WHAT YOU WILL DO
Each line below from the one containing "export CORE_MARGIN = 2" through the one containing "Ideal clock, no wire load." should be output exactly as it stands, and no other line should appear.

GIVEN DATA
--- src/rtl/datapath_unit.sv ---
// Accumulates up to eight button-entered bytes into a 16-bit sum shown on four hex seven-segment digits.
// Define SEG_ACTIVE_LOW_EN for active-low segment drive; default is active-high.
module datapath_unit (
  input  logic       clk,
  input  logic       reset,
  input  logic       enter,
  input  logic [7:0] inputdata,
  output logic [6:0] disp3,
  output logic [6:0] disp2,
  output logic [6:0] disp1,
  output logic [6:0] disp0,
  output logic       inputdata_ready,
  output logic       loaddata
);

  typedef enum logic [1:0] {
    WAIT = 2'd0,
    LOAD = 2'd1,
    FULL = 2'd2
  } state_t;

  state_t      state;
  state_t      state_nxt;
  logic        enter_q;
  logic        enter_rise;
  logic [7:0]  data_reg;
  logic [15:0] sum;
  logic [15:0] sum_nxt;
  logic [3:0]  count;
  logic [3:0]  count_nxt;

  // enter_q resets high so a button already held at reset release is not taken as an entry
  assign enter_rise = enter & ~enter_q;

  always_ff @(posedge clk) begin
    if (reset) begin
      enter_q         <= 1'b1;
      data_reg        <= 8'd0;
      inputdata_ready <= 1'b0;
    end else begin
      enter_q         <= enter;
      inputdata_ready <= enter_rise;
      if (enter_rise) begin
        data_reg <= inputdata;
      end
    end
  end

  always_ff @(posedge clk) begin
    if (reset) begin
      state    <= WAIT;
      sum      <= 16'd0;
      count    <= 4'd0;
      loaddata <= 1'b0;
    end else begin
      state    <= state_nxt;
      sum      <= sum_nxt;
      count    <= count_nxt;
      loaddata <= (state_nxt == LOAD);
    end
  end

  always_comb begin
    state_nxt = state;
    sum_nxt   = sum;
    count_nxt = count;
    case (state)
      WAIT: begin
        if (inputdata_ready) begin
          state_nxt = LOAD;
        end
      end
      LOAD: begin
        sum_nxt   = sum + {8'd0, data_reg};
        count_nxt = count + 4'd1;
        state_nxt = (count_nxt == 4'd8) ? FULL : WAIT;
      end
      FULL: begin
        // a new entry after a full set starts a fresh accumulation
        if (inputdata_ready) begin
          state_nxt = LOAD;
          sum_nxt   = 16'd0;
          count_nxt = 4'd0;
        end
      end
      default: begin
        state_nxt = WAIT;
      end
    endcase
  end

  function automatic logic [6:0] hex_seg(input logic [3:0] h);
    logic [6:0] s;
    case (h)
      4'h0: s = 7'b0111111;
      4'h1: s = 7'b0000110;
      4'h2: s = 7'b1011011;
      4'h3: s = 7'b1001111;
      4'h4: s = 7'b1100110;
      4'h5: s = 7'b1101101;
      4'h6: s = 7'b1111101;
      4'h7: s = 7'b0000111;
      4'h8: s = 7'b1111111;
      4'h9: s = 7'b1101111;
      4'hA: s = 7'b1110111;
      4'hB: s = 7'b1111100;
      4'hC: s = 7'b0111001;
      4'hD: s = 7'b1011110;
      4'hE: s = 7'b1111001;
      default: s = 7'b1110001;
    endcase
`ifdef SEG_ACTIVE_LOW_EN
    return ~s;
`else
    return s;
`endif
  endfunction

  assign disp3 = hex_seg(sum[15:12]);
  assign disp2 = hex_seg(sum[11:8]);
  assign disp1 = hex_seg(sum[7:4]);
  assign disp0 = hex_seg(sum[3:0]);

endmodule

--- config.mk ---
export PLATFORM = sky130hd
export DESIGN_NAME = datapath_unit
export DESIGN_NICKNAME = d
export VERILOG_FILES = /design/src/rtl/datapath_unit.sv
export SDC_FILE = /design/constraint.sdc
export NUM_CORES = 1
export LEC_CHECK = 0
export CORE_MARGIN = 2
export CORE_UTILIZATION = 45
export CTS_CLUSTER_SIZE = 24
export DETAILED_ROUTE_END_ITERATION = 12
export MAX_ROUTING_LAYER = met4
export PLACE_DENSITY = 0.66
export SLEW_MARGIN = 20
export SYNTH_ARGS = -nofsm -noshare
export SYNTH_HDL_FRONTEND = slang
export SYNTH_SLANG_ARGS = --single-unit
--- constraint.sdc ---
create_clock -name clk -period 6.09 [get_ports clk]
set_input_delay 0.609 -clock clk [delete_from_list [all_inputs] [get_ports clk]]
set_output_delay 0.609 -clock clk [all_outputs]
set_load 0.02 [all_outputs]
* Word level (Yosys, flattened, before mapping)
Memories as Yosys holds them, arrays and structs flattened. A register that Yosys moved wholly into a read port is not among the register bits. Cells that the tools add are included.
Storage, ports and cells: ROM bits 448, output and inout port bits 30, register bits 33, input bits 11, memories kept 4, word-level logic and storage cells 39
Cells by class: mux-type cells 15, add/sub/neg operators 2, reductions and logical operators 4, bitwise gates (word level) 2, eq/ne operators 5
Memories:
- (no name shown) | words 16, width 7, read ports 1, clocked after memory_dff 1, write ports 0, line 94 | case (h)
- (no name shown) | words 16, width 7, read ports 1, clocked after memory_dff 1, write ports 0, line 94
- (no name shown) | words 16, width 7, read ports 1, clocked after memory_dff 1, write ports 0, line 94
- (no name shown) | words 16, width 7, read ports 1, clocked after memory_dff 1, write ports 0, line 94
Operators with widths (count):
- $mux 4 | 9
- $pmux 16 s2 | 1
- $add 16x8->16 | 1
- $mux 16 | 1
- $pmux 4 s2 | 1
- $add 4x1->4 const B | 1
- $eq 2x1->1 const B | 2
- $eq 4x4->1 const B | 1
- $mux 2 | 2
- $pmux 2 s2 | 1
- $eq 2x2->1 const B | 1
- $logic_not 2->1 | 1
- $ne 2x2->1 const B | 1
- $reduce_and 2->1 | 1
- $reduce_bool 2->1 | 1
- $reduce_or 2->1 | 1
- $and 1x1->1 | 1
- $not 1->1 | 1

* Depth between registers and ports, before layout
depth after elaboration 5, depth in mapped cells 16, mapped depth without buffers 16

* Worst setup path after synthesis
Ideal clock, no wire load.
kind register to register, from register sum[2], to register disp2[3] (netlist name), buffers on the path 0, library setup time 0.124 ns, arrival time 2.912 ns, data required time 5.966 ns, setup slack 3.054 ns, period minus slack after synthesis 3.036 ns, stages on the path, launching flop included 12, cell sequence dfxtp_1 ha_1 nand3_1 a2111oi_4 nor3_2 or4_1 a31oi_1 inv_1 ha_1 or2_2 a21boi_0 nor3_1
Between the ends: word-level cells in the longest chain between the ends 4
RTL lines:
- start, declared | line 27 | logic [15:0] sum;
- start signal, assigned | line 57 | sum <= sum_nxt;
- $add 16x8->16 | line 74 | sum_nxt = sum + {8'd0, data_reg};
- $pmux 16 s2 | line 67 | case (state)
- $mux 4 (no source line) (2 in series)
Every way passes these cells. A chain may end at the register's enable or synchronous reset.

* Final worst setup path
from register sum[6], to register disp3[3] (netlist name)
Between the ends: word-level cells in the longest chain between the ends 4
RTL lines (line):
- $add 16x8->16 | 74
- $pmux 16 s2 | 67
- $mux 4 (no source line) (2 in series)
Every way passes these cells.

==> flow_summary_export.csv <==
group,metric,value,unit
yosys,synth.most_common_cell,"dfxtp_1",
placement,dp_hpwl,5420,um
power_and_ir_drop,power.leakage,1.68,nW
clock_tree,clk_latency,0.34,ns
setup_path,rrSetupSlack,2.76,ns
routing,ant_nets,0,
routing,drcViolationCount,0,
yosys,ys_warn_count,0,
yosys,avgSynthCellArea,8.68,um2
clock_tree,htreeDepth,3,
clock_tree,cts_root_buf,"clkbuf_8",
yosys,yosysSeqAreaShare,0.345,
routing,totalWireLength,7470,um
yosys,netlist_top_cells_area,"dfxtp_1 (34%), ha_1 (13%), nand2_1 (5.1%)",
yosys,syn_area,3540,um2
power_and_ir_drop,total_power,0.000763,W
floorplanning,core,7690,um2
yosys,synth_top_area_share,0.345,
power_and_ir_drop,power_density,183,nW/um2
sta,finalSetupTns,0,ns
setup_path,worstSetupStartpointType,"flip-flop",
grt,grt_antenna_before_repair,0,
min_path,hp-class,"reg -> reg",
clock_tree,cts.sinks,61,
routing,drtIter0Drc,157,
clock_tree,holdBufCountCts,0,
routing,vias,2940,
sta,hold_viol,0,
sta,final.period_utilization,0.547,
routing,viasPerCell,5.37,
setup_path,r2r-end,"disp3[3]$_DFF_P_",
power_and_ir_drop,ir_drop,143,uV
yosys,synth-edff-count,0,
clock_tree,postCtsSetupBuffers,0,
floorplanning,start_util,0.461,
setup_path,cpPeakStageDelay,0.66,ns
run,max_cap_violations,0,
clock_tree,ctsResizeCount,0,
cells_and_area,nets,493,
clock_tree,cts.clk_slew.worst_paths,0.06,ns
yosys,ys_seq_elements,61,
cells_and_area,largest_register_ffs,16,
placement,post-place-ws,2.78,ns
setup_path,critical_path.max_fanout,6,
sta,finalClockSkew,0.0102,ns
cells_and_area,n_antenna_cell,0,
cells_and_area,syn_to_final_growth,17.6,%
yosys,yosysUniqueCellTypes,66,
grt,grt_pass1_wl,13000,um
sta,slew_violations,0,
floorplanning,die_w,92.7,um
clock_tree,cts_tree,"built",
setup_path,end_kind,"flip-flop",
sta,rsz0062_at_grt,"no",
grt,track_usage,0.193,
grt,overflow,0,
yosys,async_flop_share,0,
setup_path,cp_cell_sequence,"ha_1 -> a21o_1 -> o2bb2ai_1 -> nor3_2 -> o21ai_0 -> a311oi_1 -> inv_1 -> ha_1 -> inv_1 -> mux2i_1 -> a2bb2oi_1 -> o31ai_1",
yosys,yosysTopAreaCell,"dfxtp_1",
yosys,syn_nets,458,
yosys,netlist_instances,408,
sta,setup_ws,2.76,ns
routing,drtPass1Iterations,4,
sta,period_minus_slack,3.33,ns
floorplanning,ios,41,
min_path,hp-start,"data_reg[3]$_SDFFE_PP0P_",
setup_path,cpMaxStageDelayCell,"a311oi_1",
sta,worst_pin_slew,0.809,ns
clock_tree,cts_buffers,9,
placement,finalWeightedCongestion,0.897,
setup_path,r2r-start,"sum[6]$_SDFFE_PP0P_",
setup_path,reg2reg_depth,12,
placement,port_buffers,40,
floorplanning,num_rows,32,
setup_path,path_class,"reg -> reg",
cells_and_area,final_layout_size_suffix_gt1_frac,0.0764,
sta,relSlewSlack,0.461,
routing,wl_per_cell,13.7,um
yosys,yosys-top-cells-count,"dfxtp_1 (61), nand2_1 (48), ha_1 (38), nor2_1 (38), a21oi_1 (31)",
yosys,ys.flop_type,"dfxtp_1",
setup_path,crit_required,6.30,ns
sta,fmax,300,MHz
min_path,worstHoldEndpoint,"data_reg[3]$_SDFFE_PP0P_",
grt,grt_max_degree,46,
cells_and_area,fill_cells,752,
sta,setup_viol,0,
grt,grt_pass1_vias,2900,
clock_tree,clk_path_buf_depth,2,
status,status,"finished clean",
floorplanning,die_y,92.7,um
setup_path,arrival,3.54,ns
min_path,min_path_cells,2,
floorplanning,design.die.area,8600,um2
==> where the power goes <==
| part | leakage, nW | internal, W | switching, W |
|---|---|---|---|
| Sequential | 0.493 | 0.000402 | 0.00000191 |
| Combinational | 1.10 | 0.0000128 | 0.0000182 |
| Clock | 0.0878 | 0.000181 | 0.000147 |
==> critical path: cells and delay by family, from the launching register on <==
kind            cells  cell delay [ns]
flops               1             0.34
mux                 1             0.06
buf+inv             2             0.28
simple gates        1             0.35
compound gates      6             1.46
fa+ha+maj           2             0.72
==> kinds of logic (layout without fill, tap and decap cells) <==
group,after synthesis,after routing,synth area share
AND/OR/NAND/NOR,156,156,0.225
buffers and inverters,42,79,0.0484
multiplexers,12,12,0.0389
AO/OA/AOI/OAI,91,91,0.186
flip-flops,61,61,0.345
XOR/XNOR,7,7,0.0173
adder cells (fa/ha/maj),39,39,0.140
==> metal layers <==
| layer | routed length (um) | track usage |
|---|---|---|
| met1 | 3330 | 0.214 |
| met2 | 3690 | 0.334 |
| met3 | 298 | 0.0504 |
| met4 | 156 | 0.0735 |
| met5 | 0 | - |
==> how the worst max path moves through the flow <==
stage / startpoint / to / slack (ns)
2_1_floorplan: sum[2]$_SDFFE_PP0P_ / disp2[3]$_DFF_P_ / 3.05
6_report: sum[6]$_SDFFE_PP0P_ / disp3[3]$_DFF_P_ / 2.76
5_1_grt: data_reg[4]$_SDFFE_PP0P_ / disp3[3]$_DFF_P_ / 2.44
3_5_place_dp: sum[2]$_SDFFE_PP0P_ / disp2[3]$_DFF_P_ / 2.78
4_1_cts: sum[6]$_SDFFE_PP0P_ / disp3[3]$_DFF_P_ / 2.75
3_3_place_gp: sum[6]$_SDFFE_PP0P_ / disp3[3]$_DFF_P_ / 2.82
==> through the flow <==
step	hold slack, ns	cell area (um2)	cells	util
finish	0.462	4170	547	0.542
global route	0.497	4170	547	0.542
CTS	0.467	4170	547	0.542
detailed placement	0.458	4000	534	0.520
global placement	0.449	4000	534	0.520
floorplan	0.441	3540	408	-
==> area by class of cell <==
cell class | instances | area (um2) | area share
sequential | 61 | 1220 | 0.293
timing repair buffer | 42 | 410 | 0.0985
tap | 102 | 128 | 0.0306
multi-input combinational | 305 | 2150 | 0.516
inverter | 24 | 90.1 | 0.0216
clock inverter | 3 | 40.0 | 0.00961
clock buffer | 10 | 128 | 0.0306
==> cells in the final DEF, fill, tap and decap left out, types with 8 or more instances in the layout <==
| master | synthesis | routed |
|---|---|---|
| inv_1 | 24 | 24 |
| clkbuf_8 | 0 | 9 |
| nor2_1 | 38 | 38 |
| nor3_1 | 15 | 15 |
| nand2b_1 | 8 | 8 |
| nand3_1 | 8 | 8 |
| nand2_1 | 48 | 48 |
| clkdlybuf4s50_1 | 0 | 39 |
| dfxtp_1 | 61 | 61 |
| a21oi_1 | 31 | 31 |
| ha_1 | 38 | 38 |
(Power assumes the default switching activity.)
===== config.mk =====
export PLATFORM = sky130hd
export DESIGN_NAME = alu_arbiter
export DESIGN_NICKNAME = d
export VERILOG_FILES = /design/src/rtl/alu_arbiter_pkg.sv /design/src/rtl/alu_arbiter.sv
export SDC_FILE = /design/constraint.sdc
export NUM_CORES = 1
export LEC_CHECK = 0
export ABC_AREA = 1
export BUFFER_PORTS_ARGS = -buffer_cell sky130_fd_sc_hd__buf_4
export CAP_MARGIN = 20
export CORE_AREA = 2 2 77 97
export CTS_CLUSTER_SIZE = 14
export DETAILED_ROUTE_END_ITERATION = 8
export DIE_AREA = 0 0 79 99
export GPL_TIMING_DRIVEN = 0
export PLACE_DENSITY_LB_ADDON = 0.05
export SYNTH_ARGS = -nofsm -noshare
export SYNTH_HDL_FRONTEND = slang
export SYNTH_SLANG_ARGS = --single-unit

===== constraint.sdc =====
create_clock -name clock -period 1 [get_ports clock]
set_input_delay 0.05 -clock clock [delete_from_list [all_inputs] [get_ports clock]]
set_output_delay 0.05 -clock clock [all_outputs]
set_load 0.02 [all_outputs]

===== src/rtl/alu_arbiter_pkg.sv =====
// Shared types for the ALU arbiter: the RISC240 ALU opcode encoding.
package alu_arbiter_pkg;

    typedef enum logic [3:0] {
        F_A         = 4'b0000,
        F_A_PLUS_1  = 4'b0001,
        F_A_PLUS_B  = 4'b0010,
        F_A_MINUS_B = 4'b0011,
        F_A_MINUS_1 = 4'b0100,
        F_A_AND_B   = 4'b0101,
        F_A_OR_B    = 4'b0110,
        F_A_NOT     = 4'b0111,
        F_A_XOR_B   = 4'b1000,
        F_A_ASHR    = 4'b1001,
        F_A_LSHR    = 4'b1010,
        F_A_SHL     = 4'b1011,
        F_B         = 4'b1100,
        F_UNDEF     = 4'b1111
    } alu_op_t;

endpackage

EXERCISE ANSWER
export CORE_MARGIN = 2
export CORE_UTILIZATION = 45
export CTS_CLUSTER_SIZE = 24
export DETAILED_ROUTE_END_ITERATION = 12
export MAX_ROUTING_LAYER = met4
export PLACE_DENSITY = 0.66
export SLEW_MARGIN = 20
export SYNTH_ARGS = -nofsm -noshare
export SYNTH_HDL_FRONTEND = slang
export SYNTH_SLANG_ARGS = --single-unit
--- constraint.sdc ---
create_clock -name clk -period 6.09 [get_ports clk]
set_input_delay 0.609 -clock clk [delete_from_list [all_inputs] [get_ports clk]]
set_output_delay 0.609 -clock clk [all_outputs]
set_load 0.02 [all_outputs]
* Word level (Yosys, flattened, before mapping)
Memories as Yosys holds them, arrays and structs flattened. A register that Yosys moved wholly into a read port is not among the register bits. Cells that the tools add are included.
Storage, ports and cells: ROM bits 448, output and inout port bits 30, register bits 33, input bits 11, memories kept 4, word-level logic and storage cells 39
Cells by class: mux-type cells 15, add/sub/neg operators 2, reductions and logical operators 4, bitwise gates (word level) 2, eq/ne operators 5
Memories:
- (no name shown) | words 16, width 7, read ports 1, clocked after memory_dff 1, write ports 0, line 94 | case (h)
- (no name shown) | words 16, width 7, read ports 1, clocked after memory_dff 1, write ports 0, line 94
- (no name shown) | words 16, width 7, read ports 1, clocked after memory_dff 1, write ports 0, line 94
- (no name shown) | words 16, width 7, read ports 1, clocked after memory_dff 1, write ports 0, line 94
Operators with widths (count):
- $mux 4 | 9
- $pmux 16 s2 | 1
- $add 16x8->16 | 1
- $mux 16 | 1
- $pmux 4 s2 | 1
- $add 4x1->4 const B | 1
- $eq 2x1->1 const B | 2
- $eq 4x4->1 const B | 1
- $mux 2 | 2
- $pmux 2 s2 | 1
- $eq 2x2->1 const B | 1
- $logic_not 2->1 | 1
- $ne 2x2->1 const B | 1
- $reduce_and 2->1 | 1
- $reduce_bool 2->1 | 1
- $reduce_or 2->1 | 1
- $and 1x1->1 | 1
- $not 1->1 | 1

* Depth between registers and ports, before layout
depth after elaboration 5, depth in mapped cells 16, mapped depth without buffers 16

* Worst setup path after synthesis
Ideal clock, no wire load.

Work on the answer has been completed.